_WHAT YOU ARE ASKED TO DO_
For the records below, print the lines from the line with "r_pipe_valid: 1" through the line with "wl_um: 14500" exactly as written; include both end lines and exclude the rest.

_DATA FOR REVIEW_
▼▼▼

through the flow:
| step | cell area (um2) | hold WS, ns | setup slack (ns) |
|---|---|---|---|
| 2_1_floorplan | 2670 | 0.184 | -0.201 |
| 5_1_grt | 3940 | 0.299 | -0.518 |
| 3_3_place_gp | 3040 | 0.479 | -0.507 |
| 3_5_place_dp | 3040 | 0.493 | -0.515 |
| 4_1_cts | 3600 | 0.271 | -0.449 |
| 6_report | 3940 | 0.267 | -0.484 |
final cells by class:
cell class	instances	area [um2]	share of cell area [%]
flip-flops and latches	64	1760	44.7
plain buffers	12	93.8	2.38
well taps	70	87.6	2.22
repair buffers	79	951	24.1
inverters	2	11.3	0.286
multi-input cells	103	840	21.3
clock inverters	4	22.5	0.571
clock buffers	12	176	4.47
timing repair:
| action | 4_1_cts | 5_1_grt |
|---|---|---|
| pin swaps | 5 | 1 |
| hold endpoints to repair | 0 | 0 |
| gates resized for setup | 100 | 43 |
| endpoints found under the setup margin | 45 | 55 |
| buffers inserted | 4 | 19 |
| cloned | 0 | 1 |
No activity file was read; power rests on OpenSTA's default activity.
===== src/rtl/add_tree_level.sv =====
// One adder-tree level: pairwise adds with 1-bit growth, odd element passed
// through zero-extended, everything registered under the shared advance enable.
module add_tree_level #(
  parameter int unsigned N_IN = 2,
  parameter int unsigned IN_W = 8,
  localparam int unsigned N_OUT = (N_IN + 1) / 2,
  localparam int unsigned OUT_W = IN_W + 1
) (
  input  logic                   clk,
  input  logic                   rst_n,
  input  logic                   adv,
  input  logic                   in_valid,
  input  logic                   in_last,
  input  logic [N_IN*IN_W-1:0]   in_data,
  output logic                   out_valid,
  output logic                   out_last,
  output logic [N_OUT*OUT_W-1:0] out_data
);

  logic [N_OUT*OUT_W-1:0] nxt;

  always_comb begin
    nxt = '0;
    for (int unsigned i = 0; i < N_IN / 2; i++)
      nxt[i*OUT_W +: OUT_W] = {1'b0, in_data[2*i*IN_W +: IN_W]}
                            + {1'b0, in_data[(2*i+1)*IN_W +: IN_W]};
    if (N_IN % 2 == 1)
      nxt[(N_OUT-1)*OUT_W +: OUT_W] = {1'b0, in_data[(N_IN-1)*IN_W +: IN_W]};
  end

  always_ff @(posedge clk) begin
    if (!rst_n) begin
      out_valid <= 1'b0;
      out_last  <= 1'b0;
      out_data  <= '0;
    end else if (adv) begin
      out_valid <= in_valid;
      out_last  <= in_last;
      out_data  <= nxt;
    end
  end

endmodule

▲▲▲
▼▼▼

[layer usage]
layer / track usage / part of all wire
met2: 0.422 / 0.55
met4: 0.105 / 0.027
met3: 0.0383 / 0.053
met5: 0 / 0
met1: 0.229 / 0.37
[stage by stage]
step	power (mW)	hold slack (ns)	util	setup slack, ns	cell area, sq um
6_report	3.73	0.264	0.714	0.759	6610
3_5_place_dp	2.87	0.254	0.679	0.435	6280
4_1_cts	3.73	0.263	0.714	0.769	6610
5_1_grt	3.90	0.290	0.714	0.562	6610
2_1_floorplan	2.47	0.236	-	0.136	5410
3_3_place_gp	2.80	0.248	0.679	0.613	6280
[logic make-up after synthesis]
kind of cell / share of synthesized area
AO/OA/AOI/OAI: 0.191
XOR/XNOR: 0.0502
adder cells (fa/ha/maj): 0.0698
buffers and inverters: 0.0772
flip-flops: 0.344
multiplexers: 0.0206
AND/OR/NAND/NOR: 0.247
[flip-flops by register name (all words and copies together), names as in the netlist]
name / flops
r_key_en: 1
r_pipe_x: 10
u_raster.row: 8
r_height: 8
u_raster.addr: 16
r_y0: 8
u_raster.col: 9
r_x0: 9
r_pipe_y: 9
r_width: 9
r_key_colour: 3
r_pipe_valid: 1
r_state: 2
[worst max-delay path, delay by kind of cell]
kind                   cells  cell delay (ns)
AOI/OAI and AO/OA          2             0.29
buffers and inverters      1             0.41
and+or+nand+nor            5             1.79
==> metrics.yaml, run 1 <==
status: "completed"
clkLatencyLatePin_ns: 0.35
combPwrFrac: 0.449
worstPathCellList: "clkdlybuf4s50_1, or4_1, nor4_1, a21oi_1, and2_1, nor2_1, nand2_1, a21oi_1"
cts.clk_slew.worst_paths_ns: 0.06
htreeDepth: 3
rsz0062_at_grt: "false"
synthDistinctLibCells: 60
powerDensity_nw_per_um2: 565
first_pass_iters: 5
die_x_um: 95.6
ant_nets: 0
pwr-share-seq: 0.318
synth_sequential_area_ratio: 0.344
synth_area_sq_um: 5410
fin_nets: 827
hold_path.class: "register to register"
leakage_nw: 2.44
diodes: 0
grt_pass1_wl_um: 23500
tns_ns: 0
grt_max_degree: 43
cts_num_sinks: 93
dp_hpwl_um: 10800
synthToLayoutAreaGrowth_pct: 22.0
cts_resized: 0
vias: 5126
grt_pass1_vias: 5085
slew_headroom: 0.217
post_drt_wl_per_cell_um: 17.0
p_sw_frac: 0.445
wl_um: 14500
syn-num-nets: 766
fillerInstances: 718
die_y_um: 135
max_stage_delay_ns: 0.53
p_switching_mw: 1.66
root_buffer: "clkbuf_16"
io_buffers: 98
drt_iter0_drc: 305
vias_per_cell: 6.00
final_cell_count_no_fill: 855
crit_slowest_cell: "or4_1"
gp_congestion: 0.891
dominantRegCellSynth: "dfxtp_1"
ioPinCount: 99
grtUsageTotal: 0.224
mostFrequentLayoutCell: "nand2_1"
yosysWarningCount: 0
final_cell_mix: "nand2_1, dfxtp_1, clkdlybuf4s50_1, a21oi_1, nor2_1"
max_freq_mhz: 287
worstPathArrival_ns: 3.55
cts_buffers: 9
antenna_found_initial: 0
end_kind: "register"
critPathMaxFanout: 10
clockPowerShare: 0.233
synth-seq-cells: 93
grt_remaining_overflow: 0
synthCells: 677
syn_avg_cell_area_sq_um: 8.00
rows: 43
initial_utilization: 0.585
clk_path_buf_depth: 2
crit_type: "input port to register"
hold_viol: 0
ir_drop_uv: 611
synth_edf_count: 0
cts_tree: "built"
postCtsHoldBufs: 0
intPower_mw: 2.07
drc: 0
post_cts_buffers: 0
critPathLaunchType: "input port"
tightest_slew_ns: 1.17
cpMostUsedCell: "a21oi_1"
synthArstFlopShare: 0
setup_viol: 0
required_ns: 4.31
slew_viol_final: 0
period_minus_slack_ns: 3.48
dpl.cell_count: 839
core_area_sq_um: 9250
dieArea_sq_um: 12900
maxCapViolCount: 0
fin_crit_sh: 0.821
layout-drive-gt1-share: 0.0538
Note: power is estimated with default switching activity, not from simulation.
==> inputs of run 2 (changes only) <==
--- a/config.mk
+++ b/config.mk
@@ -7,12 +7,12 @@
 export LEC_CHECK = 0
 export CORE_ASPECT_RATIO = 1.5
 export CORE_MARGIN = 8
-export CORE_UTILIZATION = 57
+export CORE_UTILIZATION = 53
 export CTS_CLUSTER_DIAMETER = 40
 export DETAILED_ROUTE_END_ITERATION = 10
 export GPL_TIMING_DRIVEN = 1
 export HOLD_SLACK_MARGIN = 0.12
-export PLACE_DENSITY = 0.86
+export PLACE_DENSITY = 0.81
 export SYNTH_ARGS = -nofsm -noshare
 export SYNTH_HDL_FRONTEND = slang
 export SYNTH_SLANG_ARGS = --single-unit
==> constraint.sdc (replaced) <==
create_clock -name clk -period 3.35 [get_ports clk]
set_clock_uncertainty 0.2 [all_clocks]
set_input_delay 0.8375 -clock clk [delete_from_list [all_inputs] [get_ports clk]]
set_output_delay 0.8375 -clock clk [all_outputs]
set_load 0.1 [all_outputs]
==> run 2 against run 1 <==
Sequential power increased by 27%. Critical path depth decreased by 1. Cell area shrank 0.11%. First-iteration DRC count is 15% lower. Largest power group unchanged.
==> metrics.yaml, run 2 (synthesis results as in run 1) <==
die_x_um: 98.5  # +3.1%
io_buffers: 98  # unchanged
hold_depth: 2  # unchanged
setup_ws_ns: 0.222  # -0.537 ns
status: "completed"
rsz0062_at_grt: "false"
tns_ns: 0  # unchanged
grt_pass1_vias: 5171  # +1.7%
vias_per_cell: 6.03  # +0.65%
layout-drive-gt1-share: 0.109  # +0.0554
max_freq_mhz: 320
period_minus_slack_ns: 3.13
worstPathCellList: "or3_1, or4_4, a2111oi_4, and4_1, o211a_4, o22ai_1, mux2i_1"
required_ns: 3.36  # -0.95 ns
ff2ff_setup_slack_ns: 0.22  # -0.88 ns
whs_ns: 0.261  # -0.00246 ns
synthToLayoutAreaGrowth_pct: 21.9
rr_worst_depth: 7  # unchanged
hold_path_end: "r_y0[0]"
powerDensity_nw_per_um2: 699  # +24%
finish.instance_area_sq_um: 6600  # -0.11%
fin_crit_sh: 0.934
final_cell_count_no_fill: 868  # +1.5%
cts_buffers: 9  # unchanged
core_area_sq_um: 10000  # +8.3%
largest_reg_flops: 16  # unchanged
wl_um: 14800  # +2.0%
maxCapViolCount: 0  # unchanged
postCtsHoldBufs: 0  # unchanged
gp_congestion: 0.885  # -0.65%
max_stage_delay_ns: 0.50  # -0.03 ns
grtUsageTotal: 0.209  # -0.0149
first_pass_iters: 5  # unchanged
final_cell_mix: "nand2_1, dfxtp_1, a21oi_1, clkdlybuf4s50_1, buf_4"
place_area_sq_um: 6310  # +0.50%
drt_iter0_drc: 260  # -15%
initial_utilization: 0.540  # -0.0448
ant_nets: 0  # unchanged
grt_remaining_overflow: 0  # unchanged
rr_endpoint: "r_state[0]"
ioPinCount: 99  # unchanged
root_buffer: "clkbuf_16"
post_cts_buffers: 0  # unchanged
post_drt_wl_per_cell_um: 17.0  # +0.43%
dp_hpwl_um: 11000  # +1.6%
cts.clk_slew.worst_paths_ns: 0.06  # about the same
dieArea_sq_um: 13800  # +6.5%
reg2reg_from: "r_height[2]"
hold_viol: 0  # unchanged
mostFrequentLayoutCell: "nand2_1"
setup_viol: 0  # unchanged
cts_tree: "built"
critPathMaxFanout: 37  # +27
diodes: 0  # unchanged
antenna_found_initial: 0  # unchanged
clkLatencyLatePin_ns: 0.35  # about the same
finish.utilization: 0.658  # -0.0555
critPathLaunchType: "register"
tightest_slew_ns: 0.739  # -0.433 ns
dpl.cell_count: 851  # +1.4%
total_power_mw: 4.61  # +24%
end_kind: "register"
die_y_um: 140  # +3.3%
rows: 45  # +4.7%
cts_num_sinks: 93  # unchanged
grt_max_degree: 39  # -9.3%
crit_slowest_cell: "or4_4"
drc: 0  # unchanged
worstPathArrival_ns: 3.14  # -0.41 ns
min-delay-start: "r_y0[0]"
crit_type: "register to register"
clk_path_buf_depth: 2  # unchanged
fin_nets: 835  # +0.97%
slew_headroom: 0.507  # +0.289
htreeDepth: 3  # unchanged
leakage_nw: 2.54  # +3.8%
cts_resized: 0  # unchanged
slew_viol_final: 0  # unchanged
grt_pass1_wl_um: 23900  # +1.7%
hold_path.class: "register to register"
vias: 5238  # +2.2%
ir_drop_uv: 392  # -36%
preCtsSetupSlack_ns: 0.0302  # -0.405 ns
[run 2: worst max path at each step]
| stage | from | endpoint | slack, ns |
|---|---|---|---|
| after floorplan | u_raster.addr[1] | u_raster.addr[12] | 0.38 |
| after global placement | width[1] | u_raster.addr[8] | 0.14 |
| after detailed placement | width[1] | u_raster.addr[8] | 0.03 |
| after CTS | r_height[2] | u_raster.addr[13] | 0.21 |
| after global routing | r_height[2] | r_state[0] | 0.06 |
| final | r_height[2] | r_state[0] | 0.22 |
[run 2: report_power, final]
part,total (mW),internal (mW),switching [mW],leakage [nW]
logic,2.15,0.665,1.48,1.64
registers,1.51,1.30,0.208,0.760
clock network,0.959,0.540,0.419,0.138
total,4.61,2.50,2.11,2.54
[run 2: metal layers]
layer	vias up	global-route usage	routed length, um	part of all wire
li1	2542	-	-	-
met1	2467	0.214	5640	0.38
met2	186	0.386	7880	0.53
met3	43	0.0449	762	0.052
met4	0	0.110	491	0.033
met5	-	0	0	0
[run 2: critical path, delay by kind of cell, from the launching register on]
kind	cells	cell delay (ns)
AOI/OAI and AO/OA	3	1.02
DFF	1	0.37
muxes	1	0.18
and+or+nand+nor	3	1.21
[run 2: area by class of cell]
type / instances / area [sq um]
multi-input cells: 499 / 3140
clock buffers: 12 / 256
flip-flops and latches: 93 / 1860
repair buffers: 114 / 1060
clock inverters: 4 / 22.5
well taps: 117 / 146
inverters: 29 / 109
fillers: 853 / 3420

▲▲▲

_TASK RESPONSE_
r_pipe_valid: 1
r_state: 2
[worst max-delay path, delay by kind of cell]
kind                   cells  cell delay (ns)
AOI/OAI and AO/OA          2             0.29
buffers and inverters      1             0.41
and+or+nand+nor            5             1.79
==> metrics.yaml, run 1 <==
status: "completed"
clkLatencyLatePin_ns: 0.35
combPwrFrac: 0.449
worstPathCellList: "clkdlybuf4s50_1, or4_1, nor4_1, a21oi_1, and2_1, nor2_1, nand2_1, a21oi_1"
cts.clk_slew.worst_paths_ns: 0.06
htreeDepth: 3
rsz0062_at_grt: "false"
synthDistinctLibCells: 60
powerDensity_nw_per_um2: 565
first_pass_iters: 5
die_x_um: 95.6
ant_nets: 0
pwr-share-seq: 0.318
synth_sequential_area_ratio: 0.344
synth_area_sq_um: 5410
fin_nets: 827
hold_path.class: "register to register"
leakage_nw: 2.44
diodes: 0
grt_pass1_wl_um: 23500
tns_ns: 0
grt_max_degree: 43
cts_num_sinks: 93
dp_hpwl_um: 10800
synthToLayoutAreaGrowth_pct: 22.0
cts_resized: 0
vias: 5126
grt_pass1_vias: 5085
slew_headroom: 0.217
post_drt_wl_per_cell_um: 17.0
p_sw_frac: 0.445
wl_um: 14500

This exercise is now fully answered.